■ EXERCISE
Filter out all lines without the word "bits" from the data below, please, and copy the rest.

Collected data
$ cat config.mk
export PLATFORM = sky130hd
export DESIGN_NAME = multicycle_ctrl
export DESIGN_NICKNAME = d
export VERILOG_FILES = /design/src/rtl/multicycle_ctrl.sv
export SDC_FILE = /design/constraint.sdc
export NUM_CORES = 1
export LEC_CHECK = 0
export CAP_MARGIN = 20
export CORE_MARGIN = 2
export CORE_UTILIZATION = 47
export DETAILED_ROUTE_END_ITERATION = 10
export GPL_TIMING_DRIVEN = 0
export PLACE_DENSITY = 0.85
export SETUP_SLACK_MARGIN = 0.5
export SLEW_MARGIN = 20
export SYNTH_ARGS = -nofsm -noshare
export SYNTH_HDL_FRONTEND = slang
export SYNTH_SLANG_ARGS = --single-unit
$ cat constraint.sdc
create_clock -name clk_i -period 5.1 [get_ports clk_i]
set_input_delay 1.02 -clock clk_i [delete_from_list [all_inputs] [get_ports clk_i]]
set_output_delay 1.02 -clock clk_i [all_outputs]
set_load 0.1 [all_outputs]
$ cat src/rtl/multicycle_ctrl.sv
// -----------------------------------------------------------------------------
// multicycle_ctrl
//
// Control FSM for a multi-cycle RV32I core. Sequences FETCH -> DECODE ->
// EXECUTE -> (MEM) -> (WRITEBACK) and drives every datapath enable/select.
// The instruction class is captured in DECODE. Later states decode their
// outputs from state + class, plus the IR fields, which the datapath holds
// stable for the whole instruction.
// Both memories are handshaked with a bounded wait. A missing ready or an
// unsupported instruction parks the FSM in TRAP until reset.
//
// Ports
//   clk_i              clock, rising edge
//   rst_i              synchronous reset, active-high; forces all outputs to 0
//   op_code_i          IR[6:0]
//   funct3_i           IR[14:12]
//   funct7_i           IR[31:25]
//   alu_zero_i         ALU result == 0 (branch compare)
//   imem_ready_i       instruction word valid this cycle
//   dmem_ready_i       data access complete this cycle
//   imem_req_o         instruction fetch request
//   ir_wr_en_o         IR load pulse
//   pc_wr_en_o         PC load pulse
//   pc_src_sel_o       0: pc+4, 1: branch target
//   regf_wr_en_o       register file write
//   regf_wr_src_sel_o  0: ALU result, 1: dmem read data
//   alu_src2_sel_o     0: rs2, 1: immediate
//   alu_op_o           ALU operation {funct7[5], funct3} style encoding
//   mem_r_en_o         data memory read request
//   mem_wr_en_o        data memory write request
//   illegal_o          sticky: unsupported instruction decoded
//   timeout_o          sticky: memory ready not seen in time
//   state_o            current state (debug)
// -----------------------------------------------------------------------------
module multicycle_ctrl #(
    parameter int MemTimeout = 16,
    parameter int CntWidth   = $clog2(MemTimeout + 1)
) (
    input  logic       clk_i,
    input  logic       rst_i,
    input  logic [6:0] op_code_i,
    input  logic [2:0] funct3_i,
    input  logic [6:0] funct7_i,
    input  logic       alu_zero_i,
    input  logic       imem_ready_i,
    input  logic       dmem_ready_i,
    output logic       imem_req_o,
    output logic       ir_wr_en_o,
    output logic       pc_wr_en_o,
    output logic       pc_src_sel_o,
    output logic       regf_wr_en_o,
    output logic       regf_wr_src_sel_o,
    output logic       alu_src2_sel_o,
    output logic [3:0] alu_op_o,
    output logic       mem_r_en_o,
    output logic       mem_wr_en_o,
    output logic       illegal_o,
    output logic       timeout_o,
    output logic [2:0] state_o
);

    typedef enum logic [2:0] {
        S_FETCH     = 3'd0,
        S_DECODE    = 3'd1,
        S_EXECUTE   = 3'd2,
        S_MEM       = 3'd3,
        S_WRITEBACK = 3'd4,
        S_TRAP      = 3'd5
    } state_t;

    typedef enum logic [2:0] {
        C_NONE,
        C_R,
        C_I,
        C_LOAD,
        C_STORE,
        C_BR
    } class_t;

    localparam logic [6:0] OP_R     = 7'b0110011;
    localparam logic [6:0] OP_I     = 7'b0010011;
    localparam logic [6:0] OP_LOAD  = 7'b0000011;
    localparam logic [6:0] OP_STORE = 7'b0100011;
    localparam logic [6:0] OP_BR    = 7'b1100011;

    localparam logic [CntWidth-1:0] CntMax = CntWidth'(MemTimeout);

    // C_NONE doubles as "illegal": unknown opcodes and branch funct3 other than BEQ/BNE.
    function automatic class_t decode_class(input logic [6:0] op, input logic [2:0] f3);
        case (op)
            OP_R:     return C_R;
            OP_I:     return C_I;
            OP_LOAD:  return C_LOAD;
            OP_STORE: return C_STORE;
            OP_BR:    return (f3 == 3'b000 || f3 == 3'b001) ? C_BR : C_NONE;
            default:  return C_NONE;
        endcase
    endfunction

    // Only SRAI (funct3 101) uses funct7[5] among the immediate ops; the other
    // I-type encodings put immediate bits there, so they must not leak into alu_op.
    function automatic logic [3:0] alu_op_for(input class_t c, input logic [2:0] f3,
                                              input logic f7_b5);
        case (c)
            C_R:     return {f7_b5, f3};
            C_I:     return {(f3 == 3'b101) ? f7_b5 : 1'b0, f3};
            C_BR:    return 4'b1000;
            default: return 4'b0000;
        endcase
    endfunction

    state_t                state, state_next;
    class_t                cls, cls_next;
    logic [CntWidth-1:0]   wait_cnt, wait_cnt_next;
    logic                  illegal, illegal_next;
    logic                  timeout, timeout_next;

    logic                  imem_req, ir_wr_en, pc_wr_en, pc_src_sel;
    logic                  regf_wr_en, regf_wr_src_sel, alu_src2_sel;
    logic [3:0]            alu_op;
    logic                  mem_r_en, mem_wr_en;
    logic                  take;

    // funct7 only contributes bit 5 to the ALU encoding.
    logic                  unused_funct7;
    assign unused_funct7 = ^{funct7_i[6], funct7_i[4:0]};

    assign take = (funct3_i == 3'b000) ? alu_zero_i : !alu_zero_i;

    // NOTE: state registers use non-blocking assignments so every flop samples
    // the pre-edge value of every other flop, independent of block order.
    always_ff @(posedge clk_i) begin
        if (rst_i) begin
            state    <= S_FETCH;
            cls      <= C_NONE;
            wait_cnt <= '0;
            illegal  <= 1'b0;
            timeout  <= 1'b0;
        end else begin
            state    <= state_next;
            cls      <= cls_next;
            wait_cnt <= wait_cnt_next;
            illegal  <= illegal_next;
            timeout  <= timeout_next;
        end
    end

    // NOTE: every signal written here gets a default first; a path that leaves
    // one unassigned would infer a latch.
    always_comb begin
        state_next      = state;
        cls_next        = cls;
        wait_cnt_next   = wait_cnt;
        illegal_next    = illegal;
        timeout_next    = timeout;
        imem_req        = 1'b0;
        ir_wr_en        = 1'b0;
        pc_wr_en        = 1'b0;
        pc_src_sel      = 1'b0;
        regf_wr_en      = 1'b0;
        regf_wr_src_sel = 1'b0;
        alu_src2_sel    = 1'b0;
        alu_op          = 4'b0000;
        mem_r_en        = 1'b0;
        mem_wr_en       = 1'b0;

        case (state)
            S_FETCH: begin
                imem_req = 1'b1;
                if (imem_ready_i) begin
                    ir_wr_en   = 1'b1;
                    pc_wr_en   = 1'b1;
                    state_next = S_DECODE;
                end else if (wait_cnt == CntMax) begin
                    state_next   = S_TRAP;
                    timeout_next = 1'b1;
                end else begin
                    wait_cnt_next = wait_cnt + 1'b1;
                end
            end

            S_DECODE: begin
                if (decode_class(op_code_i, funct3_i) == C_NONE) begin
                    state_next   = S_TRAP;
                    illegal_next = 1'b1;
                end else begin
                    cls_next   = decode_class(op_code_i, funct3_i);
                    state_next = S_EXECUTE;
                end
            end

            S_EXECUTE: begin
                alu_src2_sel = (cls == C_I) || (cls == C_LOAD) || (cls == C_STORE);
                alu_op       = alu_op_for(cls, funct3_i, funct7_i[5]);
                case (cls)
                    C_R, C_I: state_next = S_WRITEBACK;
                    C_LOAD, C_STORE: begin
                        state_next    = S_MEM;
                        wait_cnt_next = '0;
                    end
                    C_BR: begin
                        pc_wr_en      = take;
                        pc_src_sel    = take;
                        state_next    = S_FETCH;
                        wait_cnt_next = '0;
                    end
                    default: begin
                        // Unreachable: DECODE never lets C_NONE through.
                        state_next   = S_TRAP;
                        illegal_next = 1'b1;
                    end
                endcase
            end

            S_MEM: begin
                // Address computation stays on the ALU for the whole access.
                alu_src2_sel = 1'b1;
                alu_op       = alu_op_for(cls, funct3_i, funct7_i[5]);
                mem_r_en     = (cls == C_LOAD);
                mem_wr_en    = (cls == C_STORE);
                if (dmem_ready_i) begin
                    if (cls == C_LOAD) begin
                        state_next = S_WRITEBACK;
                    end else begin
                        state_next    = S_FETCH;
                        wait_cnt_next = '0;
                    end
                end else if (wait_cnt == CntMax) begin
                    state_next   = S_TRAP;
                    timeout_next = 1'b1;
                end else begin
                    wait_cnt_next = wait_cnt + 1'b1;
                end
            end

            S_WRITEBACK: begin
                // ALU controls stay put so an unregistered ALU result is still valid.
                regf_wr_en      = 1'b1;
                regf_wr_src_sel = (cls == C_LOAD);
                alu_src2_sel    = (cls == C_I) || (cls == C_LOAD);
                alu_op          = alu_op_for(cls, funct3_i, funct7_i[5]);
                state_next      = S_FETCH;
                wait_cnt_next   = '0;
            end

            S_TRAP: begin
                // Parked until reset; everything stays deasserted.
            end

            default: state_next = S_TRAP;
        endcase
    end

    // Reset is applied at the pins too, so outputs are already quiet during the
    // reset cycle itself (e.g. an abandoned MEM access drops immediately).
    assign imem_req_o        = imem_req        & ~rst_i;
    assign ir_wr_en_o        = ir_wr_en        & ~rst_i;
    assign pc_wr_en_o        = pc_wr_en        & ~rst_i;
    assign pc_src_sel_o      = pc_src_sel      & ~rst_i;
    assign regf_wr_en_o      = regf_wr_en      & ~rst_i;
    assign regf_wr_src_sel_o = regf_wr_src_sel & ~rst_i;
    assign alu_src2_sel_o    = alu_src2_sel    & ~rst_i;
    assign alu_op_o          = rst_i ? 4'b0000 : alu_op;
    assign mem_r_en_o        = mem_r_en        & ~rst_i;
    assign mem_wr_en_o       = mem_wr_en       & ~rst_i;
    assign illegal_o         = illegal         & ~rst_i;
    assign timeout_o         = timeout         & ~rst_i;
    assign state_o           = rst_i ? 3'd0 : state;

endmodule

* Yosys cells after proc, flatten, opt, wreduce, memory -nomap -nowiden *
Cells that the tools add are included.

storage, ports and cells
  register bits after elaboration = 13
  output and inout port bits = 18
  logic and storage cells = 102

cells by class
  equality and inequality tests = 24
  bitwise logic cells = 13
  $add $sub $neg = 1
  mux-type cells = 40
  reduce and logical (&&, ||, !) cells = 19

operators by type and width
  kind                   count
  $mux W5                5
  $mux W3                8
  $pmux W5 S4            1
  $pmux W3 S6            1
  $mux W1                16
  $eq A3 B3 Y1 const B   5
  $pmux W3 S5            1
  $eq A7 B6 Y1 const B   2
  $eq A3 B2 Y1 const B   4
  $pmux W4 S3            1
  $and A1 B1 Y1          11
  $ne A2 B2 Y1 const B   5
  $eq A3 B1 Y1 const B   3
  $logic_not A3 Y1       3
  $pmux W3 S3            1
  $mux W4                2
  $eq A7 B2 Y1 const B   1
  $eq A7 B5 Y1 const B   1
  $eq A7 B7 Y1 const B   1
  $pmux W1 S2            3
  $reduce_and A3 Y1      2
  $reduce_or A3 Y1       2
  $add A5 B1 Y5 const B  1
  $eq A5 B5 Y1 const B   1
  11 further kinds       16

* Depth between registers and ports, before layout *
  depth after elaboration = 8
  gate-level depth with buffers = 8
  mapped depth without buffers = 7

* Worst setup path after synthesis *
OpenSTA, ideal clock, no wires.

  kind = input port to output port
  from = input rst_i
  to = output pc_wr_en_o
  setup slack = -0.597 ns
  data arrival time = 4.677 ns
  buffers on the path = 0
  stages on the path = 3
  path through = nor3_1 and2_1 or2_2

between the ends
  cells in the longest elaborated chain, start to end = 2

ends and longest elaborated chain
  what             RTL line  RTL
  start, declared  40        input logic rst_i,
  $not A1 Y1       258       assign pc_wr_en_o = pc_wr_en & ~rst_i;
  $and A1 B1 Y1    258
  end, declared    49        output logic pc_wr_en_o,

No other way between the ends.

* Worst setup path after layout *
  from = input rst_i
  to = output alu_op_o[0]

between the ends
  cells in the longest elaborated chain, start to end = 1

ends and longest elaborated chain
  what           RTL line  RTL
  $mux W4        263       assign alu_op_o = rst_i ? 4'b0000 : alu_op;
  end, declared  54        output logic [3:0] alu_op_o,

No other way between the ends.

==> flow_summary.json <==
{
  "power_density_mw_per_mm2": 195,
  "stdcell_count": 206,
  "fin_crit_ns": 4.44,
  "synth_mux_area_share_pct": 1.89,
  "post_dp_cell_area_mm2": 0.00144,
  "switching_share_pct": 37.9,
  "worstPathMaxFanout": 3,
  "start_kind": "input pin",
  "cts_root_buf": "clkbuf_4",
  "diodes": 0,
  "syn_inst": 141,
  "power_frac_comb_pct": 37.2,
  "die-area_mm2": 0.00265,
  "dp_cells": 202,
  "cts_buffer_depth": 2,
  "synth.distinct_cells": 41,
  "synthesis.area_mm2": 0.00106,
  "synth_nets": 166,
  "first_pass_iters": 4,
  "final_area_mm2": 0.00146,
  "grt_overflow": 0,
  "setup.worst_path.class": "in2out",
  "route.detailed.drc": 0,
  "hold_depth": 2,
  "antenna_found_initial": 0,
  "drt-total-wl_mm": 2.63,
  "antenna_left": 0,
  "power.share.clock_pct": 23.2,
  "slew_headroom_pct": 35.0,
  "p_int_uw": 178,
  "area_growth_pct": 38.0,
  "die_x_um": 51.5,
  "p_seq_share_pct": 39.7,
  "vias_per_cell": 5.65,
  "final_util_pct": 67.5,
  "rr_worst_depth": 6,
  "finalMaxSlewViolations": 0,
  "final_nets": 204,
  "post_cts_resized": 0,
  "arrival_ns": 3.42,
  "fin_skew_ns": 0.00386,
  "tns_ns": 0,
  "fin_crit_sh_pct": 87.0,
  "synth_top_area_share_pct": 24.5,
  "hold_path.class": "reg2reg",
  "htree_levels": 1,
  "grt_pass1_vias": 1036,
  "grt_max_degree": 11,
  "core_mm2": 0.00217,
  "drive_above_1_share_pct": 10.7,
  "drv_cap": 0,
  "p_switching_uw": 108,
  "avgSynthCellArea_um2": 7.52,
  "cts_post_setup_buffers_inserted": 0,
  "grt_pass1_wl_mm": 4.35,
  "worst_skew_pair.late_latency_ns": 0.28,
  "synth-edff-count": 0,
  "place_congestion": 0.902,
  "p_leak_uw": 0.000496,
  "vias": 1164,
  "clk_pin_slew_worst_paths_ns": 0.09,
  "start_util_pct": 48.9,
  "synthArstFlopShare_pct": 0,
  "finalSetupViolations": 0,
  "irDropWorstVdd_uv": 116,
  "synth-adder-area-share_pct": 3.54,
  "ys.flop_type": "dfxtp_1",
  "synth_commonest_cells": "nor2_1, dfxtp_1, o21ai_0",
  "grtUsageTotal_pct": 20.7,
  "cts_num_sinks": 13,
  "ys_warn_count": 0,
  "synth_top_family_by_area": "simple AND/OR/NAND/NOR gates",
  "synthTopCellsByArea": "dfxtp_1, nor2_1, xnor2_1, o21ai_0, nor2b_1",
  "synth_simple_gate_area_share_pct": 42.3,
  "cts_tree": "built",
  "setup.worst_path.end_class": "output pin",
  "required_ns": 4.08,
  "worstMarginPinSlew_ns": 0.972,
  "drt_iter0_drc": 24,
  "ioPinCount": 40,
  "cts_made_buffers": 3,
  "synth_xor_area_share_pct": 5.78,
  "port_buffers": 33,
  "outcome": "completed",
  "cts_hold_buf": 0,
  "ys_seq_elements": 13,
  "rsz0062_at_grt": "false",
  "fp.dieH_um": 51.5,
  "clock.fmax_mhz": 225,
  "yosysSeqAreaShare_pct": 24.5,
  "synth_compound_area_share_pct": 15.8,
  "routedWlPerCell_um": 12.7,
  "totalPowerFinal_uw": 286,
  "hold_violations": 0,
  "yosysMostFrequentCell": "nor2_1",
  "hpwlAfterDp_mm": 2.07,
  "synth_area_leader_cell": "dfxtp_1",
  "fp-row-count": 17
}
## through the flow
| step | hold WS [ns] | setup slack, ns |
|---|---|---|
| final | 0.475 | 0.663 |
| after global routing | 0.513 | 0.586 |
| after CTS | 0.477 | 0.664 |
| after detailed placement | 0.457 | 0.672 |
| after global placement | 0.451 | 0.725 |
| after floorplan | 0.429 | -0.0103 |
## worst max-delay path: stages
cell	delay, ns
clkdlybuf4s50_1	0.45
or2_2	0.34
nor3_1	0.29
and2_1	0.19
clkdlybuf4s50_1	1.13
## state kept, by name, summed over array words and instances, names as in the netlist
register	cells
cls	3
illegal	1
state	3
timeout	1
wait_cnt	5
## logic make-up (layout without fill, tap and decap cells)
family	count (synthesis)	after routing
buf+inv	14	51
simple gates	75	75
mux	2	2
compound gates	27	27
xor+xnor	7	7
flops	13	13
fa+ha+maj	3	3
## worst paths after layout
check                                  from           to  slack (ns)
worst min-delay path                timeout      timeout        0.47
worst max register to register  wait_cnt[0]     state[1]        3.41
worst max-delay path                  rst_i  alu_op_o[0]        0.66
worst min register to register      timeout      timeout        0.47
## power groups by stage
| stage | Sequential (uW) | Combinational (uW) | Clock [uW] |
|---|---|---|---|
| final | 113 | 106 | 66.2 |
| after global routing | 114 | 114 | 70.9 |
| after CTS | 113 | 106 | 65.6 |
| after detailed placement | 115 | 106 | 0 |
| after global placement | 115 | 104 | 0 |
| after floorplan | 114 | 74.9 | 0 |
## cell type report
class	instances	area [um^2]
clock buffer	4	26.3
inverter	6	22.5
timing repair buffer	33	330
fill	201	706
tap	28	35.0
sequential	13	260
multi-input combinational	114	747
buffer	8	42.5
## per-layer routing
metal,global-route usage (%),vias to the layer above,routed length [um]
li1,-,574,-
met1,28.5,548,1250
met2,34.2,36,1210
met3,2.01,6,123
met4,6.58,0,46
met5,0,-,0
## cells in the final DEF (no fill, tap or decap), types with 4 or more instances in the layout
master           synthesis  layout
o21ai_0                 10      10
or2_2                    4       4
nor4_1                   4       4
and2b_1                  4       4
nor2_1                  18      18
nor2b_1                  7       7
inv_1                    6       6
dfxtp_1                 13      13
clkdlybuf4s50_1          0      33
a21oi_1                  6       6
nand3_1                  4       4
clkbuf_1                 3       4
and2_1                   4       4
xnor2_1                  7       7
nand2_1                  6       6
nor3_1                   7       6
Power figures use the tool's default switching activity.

■ ANSWER BELOW
    // I-type encodings put immediate bits there, so they must not leak into alu_op.
  register bits after elaboration = 13
  output and inout port bits = 18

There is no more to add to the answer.